### Data ###
$ cat config.mk
export PLATFORM = sky130hd
export DESIGN_NAME = data_memory_arbiter
export DESIGN_NICKNAME = d
export VERILOG_FILES = /design/src/rtl/data_memory_arbiter.sv
export SDC_FILE = /design/constraint.sdc
export NUM_CORES = 1
export LEC_CHECK = 0
export CORE_UTILIZATION = 30
export CTS_BUF_LIST = sky130_fd_sc_hd__clkbuf_8
export DETAILED_ROUTE_END_ITERATION = 8
export PLACE_DENSITY = 0.69
export REMOVE_ABC_BUFFERS = 1
export SYNTH_ARGS = -nofsm -noshare
export SYNTH_HDL_FRONTEND = slang
export SYNTH_SLANG_ARGS = --single-unit
$ cat constraint.sdc
create_clock -name clk -period 6.8 [get_ports clk]
set_input_delay 2.04 -clock clk [delete_from_list [all_inputs] [get_ports clk]]
set_output_delay 2.04 -clock clk [all_outputs]
set_load 0.01 [all_outputs]
==> src/rtl/rr_arb4_16.sv <==
// rr_arb4_16
// Round-robin arbiter for four requesters (A=0, B=1, C=2, D=3) sharing a
// 16-bit 4:1 datapath mux. A grant is held for a multi-cycle transfer until
// the consumer signals Done, the owner withdraws its request, or a watchdog
// forces release after TIMEOUT cycles. On release the next requester is
// granted on the following cycle with no idle bubble.
//
// Ports:
//   clk     - system clock, rising edge
//   rst     - asynchronous, active-high reset
//   Req     - request lines, bit i = requester i
//   Done    - consumer finished the current transfer (only looked at in BUSY)
//   Gnt     - registered one-hot grant, zero when idle
//   Sel     - registered mux select (00=A .. 11=D), drives the mux Op input
//   Valid   - bus carries granted data this cycle (equals |Gnt)
//   Timeout - one-cycle pulse after the watchdog forces a release

module rr_arb4_16 #(
    parameter int TIMEOUT = 16,
    parameter int CW      = 8
) (
    input  logic       clk,
    input  logic       rst,
    input  logic [3:0] Req,
    input  logic       Done,
    output logic [3:0] Gnt,
    output logic [1:0] Sel,
    output logic       Valid,
    output logic       Timeout
);

    typedef enum logic {
        IDLE,
        BUSY
    } state_t;

    state_t          state_q, state_d;
    logic [3:0]      gnt_q, gnt_d;
    logic [1:0]      sel_q, sel_d;
    logic [1:0]      last_q, last_d;
    logic [CW-1:0]   cnt_q, cnt_d;
    logic            valid_q, valid_d;
    logic            timeout_q, timeout_d;

    logic [1:0]      arb_ptr;
    logic            win_found;
    logic [1:0]      win_idx;
    logic            at_limit;
    logic            release_now;

    // Priority search starts just after arb_ptr and wraps. In BUSY the pointer
    // is the current owner, which both masks it out and still lets it win as
    // the final candidate when it is the only requester left. Because Last is
    // updated to the owner on release, this matches searching from Last+1.
    always_comb begin
        logic [1:0] cand;
        arb_ptr   = (state_q == BUSY) ? sel_q : last_q;
        win_found = 1'b0;
        win_idx   = arb_ptr;
        cand      = arb_ptr;
        for (int k = 1; k <= 4; k++) begin
            cand = arb_ptr + 2'(k);
            if (!win_found && Req[cand]) begin
                win_found = 1'b1;
                win_idx   = cand;
            end
        end
    end

    // Release conditions for the owner of the current grant. Done, withdrawal
    // and watchdog expiry all collapse into a single release so Last only
    // moves once per transfer.
    always_comb begin
        at_limit    = (cnt_q == CW'(TIMEOUT - 1));
        release_now = Done | ~Req[sel_q] | at_limit;
    end

    // State register: everything, outputs included, resets asynchronously so
    // the grant drops the moment rst rises. Last resets to 3 so requester 0
    // is first in line.
    always_ff @(posedge clk or posedge rst) begin
        if (rst) begin
            state_q   <= IDLE;
            gnt_q     <= 4'b0000;
            sel_q     <= 2'b00;
            last_q    <= 2'b11;
            cnt_q     <= '0;
            valid_q   <= 1'b0;
            timeout_q <= 1'b0;
        end else begin
            state_q   <= state_d;
            gnt_q     <= gnt_d;
            sel_q     <= sel_d;
            last_q    <= last_d;
            cnt_q     <= cnt_d;
            valid_q   <= valid_d;
            timeout_q <= timeout_d;
        end
    end

    // Next-state logic: FSM state, round-robin pointer and watchdog counter.
    always_comb begin
        state_d = state_q;
        last_d  = last_q;
        cnt_d   = cnt_q;
        unique case (state_q)
            IDLE: begin
                if (win_found) begin
                    state_d = BUSY;
                    cnt_d   = '0;
                end
            end
            BUSY: begin
                if (release_now) begin
                    last_d = sel_q;
                    if (win_found) begin
                        cnt_d = '0;
                    end else begin
                        state_d = IDLE;
                    end
                end else begin
                    cnt_d = cnt_q + CW'(1);
                end
            end
            default: begin
                state_d = IDLE;
            end
        endcase
    end

    // Output logic: next values of the registered outputs. Sel is left alone
    // whenever nobody is granted so the shared mux output does not toggle.
    // A simultaneous Done suppresses the watchdog pulse.
    always_comb begin
        gnt_d     = gnt_q;
        sel_d     = sel_q;
        timeout_d = 1'b0;
        unique case (state_q)
            IDLE: begin
                gnt_d = 4'b0000;
                if (win_found) begin
                    gnt_d = 4'b0001 << win_idx;
                    sel_d = win_idx;
                end
            end
            BUSY: begin
                if (release_now) begin
                    timeout_d = at_limit & ~Done;
                    gnt_d     = 4'b0000;
                    if (win_found) begin
                        gnt_d = 4'b0001 << win_idx;
                        sel_d = win_idx;
                    end
                end
            end
            default: begin
                gnt_d = 4'b0000;
            end
        endcase
        valid_d = |gnt_d;
    end

    assign Gnt     = gnt_q;
    assign Sel     = sel_q;
    assign Valid   = valid_q;
    assign Timeout = timeout_q;

endmodule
###
What is required. Set down again, word for word, the stretch of records from the line with "export DESIGN_NAME = data_memory_arbiter" to the line with "export SYNTH_SLANG_ARGS = --single-unit", both of those lines included.

Task solution.
export DESIGN_NAME = data_memory_arbiter
export DESIGN_NICKNAME = d
export VERILOG_FILES = /design/src/rtl/data_memory_arbiter.sv
export SDC_FILE = /design/constraint.sdc
export NUM_CORES = 1
export LEC_CHECK = 0
export CORE_UTILIZATION = 30
export CTS_BUF_LIST = sky130_fd_sc_hd__clkbuf_8
export DETAILED_ROUTE_END_ITERATION = 8
export PLACE_DENSITY = 0.69
export REMOVE_ABC_BUFFERS = 1
export SYNTH_ARGS = -nofsm -noshare
export SYNTH_HDL_FRONTEND = slang
export SYNTH_SLANG_ARGS = --single-unit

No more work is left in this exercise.